I had a good time, especially in Venice. We stayed there for a week. It is a walking city, and late in the afternoon, while Donna napped, I went out for an hour stroll along the quiet back and side canals. It is possible to get away from the hoards of tourists; they mostly stick to a few major thoroughfares and the area near Piazza San Marco. Near Piazza San Marco, even in October, the crowds were overwhelming.
The Venetians are trying to put some limits on tourism, especially giant cruise ships. I can relate to their anger. I live near Chelsea Market, which is mobbed by tourists. It is too frustrating for me to shop there on the weekend. Some days I just want to knock the selfie sticks out of my way and tell them that they are in a market, not Madame Tussauds Wax Museum.

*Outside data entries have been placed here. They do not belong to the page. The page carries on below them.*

### config.mk
export PLATFORM = sky130hd
export DESIGN_NAME = tlb_lookup_stage
export DESIGN_NICKNAME = d
export VERILOG_FILES = /design/src/rtl/tlb_lookup_stage.sv
export SDC_FILE = /design/constraint.sdc
export NUM_CORES = 1
export LEC_CHECK = 0
export BUFFER_PORTS_ARGS = -buffer_cell sky130_fd_sc_hd__buf_2
export CORE_MARGIN = 10
export CORE_UTILIZATION = 50
export DETAILED_ROUTE_END_ITERATION = 10
export PLACE_DENSITY = 0.77
export SLEW_MARGIN = 20
export SYNTH_ARGS = -nofsm -noshare
export SYNTH_HDL_FRONTEND = slang
export SYNTH_SLANG_ARGS = --single-unit
### constraint.sdc
create_clock -name clk -period 1.8 [get_ports clk]
set_input_delay 0.09 -clock clk [delete_from_list [all_inputs] [get_ports clk]]
set_output_delay 0.09 -clock clk [all_outputs]
set_load 0.02 [all_outputs]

After Venice, we went to Ravenna to look at 5th and 6th century mosaics. Then we drove to Le Marche and Umbria, and poked around churches, abbeys, museums, hill towns and castles. We drove to the Adriatic coast for a leisurely lunch of spaghetti with clams and mixed grilled fish. I took my afternoon walks in mist and drizzle. There were a few churches we wanted to visit that were closed; they were damaged by the August earthquake in Amatrice (6.2 magnitude). We briefly talked about what we would do if we felt tremors or aftershocks. Donna used to live in San Francisco. She said you wait for the earthquake to stop, throw on your clothes, grab your wallet and passport, and get out of the hotel ASAP. We didn’t feel any aftershocks while we were there, and didn’t give it much thought.

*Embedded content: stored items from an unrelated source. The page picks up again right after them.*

File: src/rtl/q_proj_scheduler_if.sv
// Control/strobe bundle between the top-level control FSM, the Q-projection
// tile sequencer and the projection datapath strobes.
interface q_proj_scheduler_if #(
    parameter int N_ROWS  = 4,
    parameter int N_TILES = 2
);
    localparam int XW = (N_ROWS  > 1) ? $clog2(N_ROWS)  : 1;
    localparam int TW = (N_TILES > 1) ? $clog2(N_TILES) : 1;

    logic          start;
    logic          abort;
    logic          out_stall;
    logic          busy;
    logic          w_load_en;
    logic          acc_clr;
    logic          x_valid;
    logic [XW-1:0] x_row;
    logic [TW-1:0] tile_idx;
    logic          done;

    // Controller side: issues jobs and back-pressure, observes strobes.
    modport master (
        output start, abort, out_stall,
        input  busy, w_load_en, acc_clr, x_valid, x_row, tile_idx, done
    );

    // Sequencer side.
    modport slave (
        input  start, abort, out_stall,
        output busy, w_load_en, acc_clr, x_valid, x_row, tile_idx, done
    );
endinterface

File: src/rtl/q_proj_scheduler.sv
// Tile-level sequencer for the Q-projection engine. Per tile: timed weight-load
// window, back-pressured row streaming, fixed pipeline drain, then next tile.
module q_proj_scheduler #(
    parameter int N_ROWS       = 4,
    parameter int N_TILES      = 2,
    parameter int LOAD_CYCLES  = 7,
    parameter int DRAIN_CYCLES = 10
) (
    input  logic                clk,
    input  logic                rst,
    q_proj_scheduler_if.slave   bus
);
    localparam int XW   = (N_ROWS  > 1) ? $clog2(N_ROWS)  : 1;
    localparam int TW   = (N_TILES > 1) ? $clog2(N_TILES) : 1;
    localparam int CMAX = (LOAD_CYCLES > DRAIN_CYCLES) ? LOAD_CYCLES : DRAIN_CYCLES;
    localparam int CW   = (CMAX > 1) ? $clog2(CMAX) : 1;

    localparam logic [CW-1:0] LOAD_LAST  = CW'(LOAD_CYCLES - 1);
    localparam logic [CW-1:0] DRAIN_LAST = CW'(DRAIN_CYCLES - 1);
    localparam logic [XW-1:0] ROW_LAST   = XW'(N_ROWS - 1);
    localparam logic [TW-1:0] TILE_LAST  = TW'(N_TILES - 1);

    typedef enum logic [1:0] {
        S_IDLE,
        S_LOAD,
        S_STREAM,
        S_DRAIN
    } state_t;

    state_t        state_q;
    logic [CW-1:0] cnt_q;
    logic [XW-1:0] x_row_q;
    logic [TW-1:0] tile_q;
    logic          acc_clr_q;
    logic          done_q;

    logic          x_valid_d;

    // A row is issued whenever we stream and the datapath is not stalling.
    always_comb begin
        x_valid_d = (state_q == S_STREAM) && !bus.out_stall;
    end

    // Sequencer FSM: phase counter, row/tile indices and registered pulses.
    always_ff @(posedge clk or posedge rst) begin
        if (rst) begin
            state_q   <= S_IDLE;
            cnt_q     <= '0;
            x_row_q   <= '0;
            tile_q    <= '0;
            acc_clr_q <= 1'b0;
            done_q    <= 1'b0;
        end else begin
            acc_clr_q <= 1'b0;
            done_q    <= 1'b0;
            // Abort is checked ahead of the state decode so every busy state
            // shares the same clean return to IDLE without a done pulse.
            if (state_q != S_IDLE && bus.abort) begin
                state_q <= S_IDLE;
                cnt_q   <= '0;
                x_row_q <= '0;
                tile_q  <= '0;
            end else begin
                case (state_q)
                    S_IDLE: begin
                        if (bus.start && !bus.abort) begin
                            state_q   <= S_LOAD;
                            cnt_q     <= '0;
                            x_row_q   <= '0;
                            tile_q    <= '0;
                            acc_clr_q <= 1'b1;
                        end
                    end
                    S_LOAD: begin
                        if (cnt_q == LOAD_LAST) begin
                            state_q <= S_STREAM;
                            cnt_q   <= '0;
                        end else begin
                            cnt_q <= cnt_q + CW'(1);
                        end
                    end
                    S_STREAM: begin
                        if (x_valid_d) begin
                            if (x_row_q == ROW_LAST) begin
                                state_q <= S_DRAIN;
                                x_row_q <= '0;
                                cnt_q   <= '0;
                            end else begin
                                x_row_q <= x_row_q + XW'(1);
                            end
                        end
                    end
                    S_DRAIN: begin
                        if (cnt_q == DRAIN_LAST) begin
                            cnt_q <= '0;
                            if (tile_q != TILE_LAST) begin
                                state_q   <= S_LOAD;
                                tile_q    <= tile_q + TW'(1);
                                acc_clr_q <= 1'b1;
                            end else begin
                                state_q <= S_IDLE;
                                tile_q  <= '0;
                                done_q  <= 1'b1;
                            end
                        end else begin
                            cnt_q <= cnt_q + CW'(1);
                        end
                    end
                    default: begin
                        state_q <= S_IDLE;
                        cnt_q   <= '0;
                        x_row_q <= '0;
                        tile_q  <= '0;
                    end
                endcase
            end
        end
    end

    assign bus.busy      = (state_q != S_IDLE);
    assign bus.w_load_en = (state_q == S_LOAD);
    assign bus.acc_clr   = acc_clr_q;
    assign bus.x_valid   = x_valid_d;
    assign bus.x_row     = x_row_q;
    assign bus.tile_idx  = tile_q;
    assign bus.done      = done_q;

endmodule

File: src/flat_wrapper.sv
// flat-port wrapper written by rule: the top's interface ports become plain ports
module q_proj_scheduler_flat 
#(
    parameter int N_ROWS       = 4,
    parameter int N_TILES      = 2,
    parameter int LOAD_CYCLES  = 7,
    parameter int DRAIN_CYCLES = 10
)
  (clk, rst, bus_start, bus_abort, bus_out_stall, bus_busy, bus_w_load_en, bus_acc_clr, bus_x_valid, bus_x_row, bus_tile_idx, bus_done);
  q_proj_scheduler_if #(.N_ROWS(N_ROWS), .N_TILES(N_TILES)) bus_i ();
  input  logic clk;
  input  logic rst;
  input wire logic [$bits(bus_i.start)-1:0] bus_start;
  input wire logic [$bits(bus_i.abort)-1:0] bus_abort;
  input wire logic [$bits(bus_i.out_stall)-1:0] bus_out_stall;
  output wire logic [$bits(bus_i.busy)-1:0] bus_busy;
  output wire logic [$bits(bus_i.w_load_en)-1:0] bus_w_load_en;
  output wire logic [$bits(bus_i.acc_clr)-1:0] bus_acc_clr;
  output wire logic [$bits(bus_i.x_valid)-1:0] bus_x_valid;
  output wire logic [$bits(bus_i.x_row)-1:0] bus_x_row;
  output wire logic [$bits(bus_i.tile_idx)-1:0] bus_tile_idx;
  output wire logic [$bits(bus_i.done)-1:0] bus_done;
  assign bus_i.start = bus_start;
  assign bus_i.abort = bus_abort;
  assign bus_i.out_stall = bus_out_stall;
  assign bus_busy = bus_i.busy;
  assign bus_w_load_en = bus_i.w_load_en;
  assign bus_acc_clr = bus_i.acc_clr;
  assign bus_x_valid = bus_i.x_valid;
  assign bus_x_row = bus_i.x_row;
  assign bus_tile_idx = bus_i.tile_idx;
  assign bus_done = bus_i.done;
  q_proj_scheduler #(.N_ROWS(N_ROWS), .N_TILES(N_TILES), .LOAD_CYCLES(LOAD_CYCLES), .DRAIN_CYCLES(DRAIN_CYCLES)) u_core (.clk(clk), .rst(rst), .bus(bus_i));
endmodule
File: config.mk
export PLATFORM = sky130hd
export DESIGN_NAME = q_proj_scheduler_flat
export DESIGN_NICKNAME = d
export VERILOG_FILES = /design/src/rtl/q_proj_scheduler_if.sv /design/src/rtl/q_proj_scheduler.sv /design/src/flat_wrapper.sv
export SDC_FILE = /design/constraint.sdc
export NUM_CORES = 1
export LEC_CHECK = 0
export ABC_AREA = 1
export BUFFER_PORTS_ARGS = -buffer_cell sky130_fd_sc_hd__buf_2
export CAP_MARGIN = 20
export CELL_PAD_IN_SITES_DETAIL_PLACEMENT = 0
export CELL_PAD_IN_SITES_GLOBAL_PLACEMENT = 2
export CORE_ASPECT_RATIO = 0.9
export CORE_MARGIN = 2
export CORE_UTILIZATION = 30
export DETAILED_ROUTE_END_ITERATION = 8
export GPL_ROUTABILITY_DRIVEN = 0
export PLACE_DENSITY_LB_ADDON = 0.08
export SLEW_MARGIN = 30
export SYNTH_ARGS = -nofsm -noshare
export SYNTH_HDL_FRONTEND = slang
export SYNTH_SLANG_ARGS = --single-unit
File: constraint.sdc
create_clock -name clk -period 1.79 [get_ports clk]
set_input_delay 0.179 -clock clk [delete_from_list [all_inputs] [get_ports clk]]
set_output_delay 0.179 -clock clk [all_outputs]
set_load 0.005 [all_outputs]
Word level (Yosys, flattened, before mapping)
Index checks and enable logic that the tools add are counted.
- memories: 0
- output and inout bits: 8
- logic and storage cells: 67
- bits in read-only memories: 0
- register bits: 11
- input port bits: 5
- latch bits: 0
- memory bits (writable): 0
- equal/unequal tests: 11
- shift operators: 0
- div/mod/pow operators: 0
- $mul: 0
- bitwise operators: 0
- $add $sub $neg: 3
- order comparisons: 0
- multiplexer cells: 34
- reductions and logical operators: 13
- operators by type and width (cell ; number):
    $mux W4 ; 6
    $mux W2 ; 10
    $pmux W4 S4 ; 1
    $mux W1 ; 13
    $ne A3 B1 Y1 const B ; 3
    $reduce_and A3 Y1 ; 3
    $pmux W2 S4 ; 1
    $eq A2 B2 Y1 const B ; 3
    $ne A3 B3 Y1 const B ; 2
    $reduce_bool A3 Y1 ; 2
    $reduce_and A5 Y1 ; 1
    $add A4 B1 Y4 const B ; 1
    $eq A4 B3 Y1 const B ; 1
    $eq A4 B4 Y1 const B ; 1
    $pmux W1 S2 ; 2
    $pmux W2 S2 ; 1
    $logic_and A1 B1 Y1 ; 3
    $add A2 B1 Y2 const B ; 1
    $eq A2 B1 Y1 const B ; 1
    $logic_not A1 Y1 ; 2
    $logic_not A2 Y1 ; 1
    $reduce_bool A2 Y1 ; 1
    $add A1 B1 Y1 const B ; 1

Depth between registers and ports, before layout
- depth after elaboration: 5
- gate-level depth with buffers: 11
- mapped depth without buffers: 11

Worst setup path after synthesis
Ideal clock, no wire load.
- kind: flip-flop to flip-flop
- from: reg u_core.state_q[0]
- to: reg u_core.state_q[0]
- setup slack: 0.309 ns
- data arrival time: 1.365 ns
- buffers on the path: 0
- clock period less this slack: 1.481 ns
- stages on the path, launching flop included: 11
- library setup time: 0.116 ns
- data required time: 1.674 ns
- cells stage by stage: dfrtp_1 -> inv_1 -> ha_1 -> inv_1 -> nand2_4 -> clkinv_2 -> nor2_4 -> nor2_4 -> nand3_2 -> nand2_1 -> nand2_1
- cells in the longest elaborated chain, start to end: 4
- elaborated cells between the ends (all ways): 15
- classes of those cells: eq/ne (8); mux (2); reduce/logical (5)
- ends and longest elaborated chain (what ; line ; RTL):
    start: declaration ; q_proj_scheduler.sv:30 ; state_t state_q;
    start signal: assignment ; q_proj_scheduler.sv:47 ; state_q <= S_IDLE;
    start signal: assignment ; q_proj_scheduler.sv:59 ; state_q <= S_IDLE;
    start signal: assignment ; q_proj_scheduler.sv:67 ; state_q <= S_LOAD;
    $reduce_bool A2 Y1 * ; n/a ;
    net bus_busy ; flat_wrapper.sv:16 ; output wire logic [$bits(bus_i.busy)-1:0] bus_busy;
    $logic_and A1 B1 Y1 * ; q_proj_scheduler.sv:58 ; if (state_q != S_IDLE && bus.abort) begin
    $ne A3 B3 Y1 (no source line) or $ne A3 B1 Y1 (tied branches) ; n/a ;
    $reduce_and A5 Y1 (no source line) ; n/a ;
The timed path passes the listed nets; every way through them passes the cells marked *.
A chain may end at the register's enable or synchronous reset.

Worst setup path in the final report
- from: reg u_core.state_q[0]
- to: reg u_core.state_q[0]
- cells in the longest elaborated chain, start to end: 4
- elaborated cells between the ends (all ways): 15
- classes of those cells: eq/ne (8); mux (2); reduce/logical (5)
- ends and longest elaborated chain (what ; line):
    $eq A2 B2 Y1 or $reduce_bool A2 Y1 (tied branches) ; q_proj_scheduler.sv:41, q_proj_scheduler.sv:64, q_proj_scheduler.sv:58
    $logic_and A1 B1 Y1, on equally long branches ; q_proj_scheduler.sv:41, q_proj_scheduler.sv:58
    $ne A3 B3 Y1 (no source line) or $ne A3 B1 Y1 (tied branches) ; n/a
    $reduce_and A5 Y1 (no source line) ; n/a
Parallel ways exist; a longest one is shown, timed or not.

We left Umbria on October 19. On October 26, a 5.1 magnitude earthquake struck near Visso, followed two hours later by a 5.5 magnitude earthquake, followed by a series of tremors and after shocks. On October 30 there was a 6.6 magnitude earthquake near Norcia. Buildings collapsed in several of the towns we had visited two weeks earlier. Fortunately, there were few injuries, and no reported deaths.
I never felt at risk in Italy. I took precautions against pick pockets in Venice. I drove carefully on the twisty mountain roads and the Autostrada. I was not afraid of being mugged or of being attacked for being queer (or trans). In the U.S., I’m always on guard. I’m always aware of the possibility of violence. I feel the tension in the air.
I did not feel gender policed in Italy. I felt comfortable in my own skin/clothes. I don’t know whether this was the Italians, or if I’m in a different place with it, or a combination of the two. I felt normal awkward tourist feelings; the desire to eat a good dinner without committing a faux pas (or in Italian, a gaffe). I tried not to eat the bread before my food arrived and I made an effort to order espresso instead of cappuccino after noon.
I relaxed. Donna did well despite her complaining; she managed to do a lot of walking and we visited museums and churches without a problem (we took breaks and she had to stop and rest, but that is normal). She didn’t act like someone recovering from heart surgery or a broken ankle. It wasn’t our best trip together, it certainly wasn’t our worst. We can still travel together and have fun. I missed Gracie, and I’m glad I’m back.
Notes: While I’ve lived through terrorist attacks and super storms, I’ve never experienced a major earthquake, and would not know what to do. This is a link to the U.S. earthquake preparedness site. I’ve also gotten lax at home; I should make sure I have three days of drinking water, some more canned food, and fresh batteries on hand (we were without power and running water for 5 days after Sandy). I am thankful that we had travel insurance for this trip, and that we did not have to use it.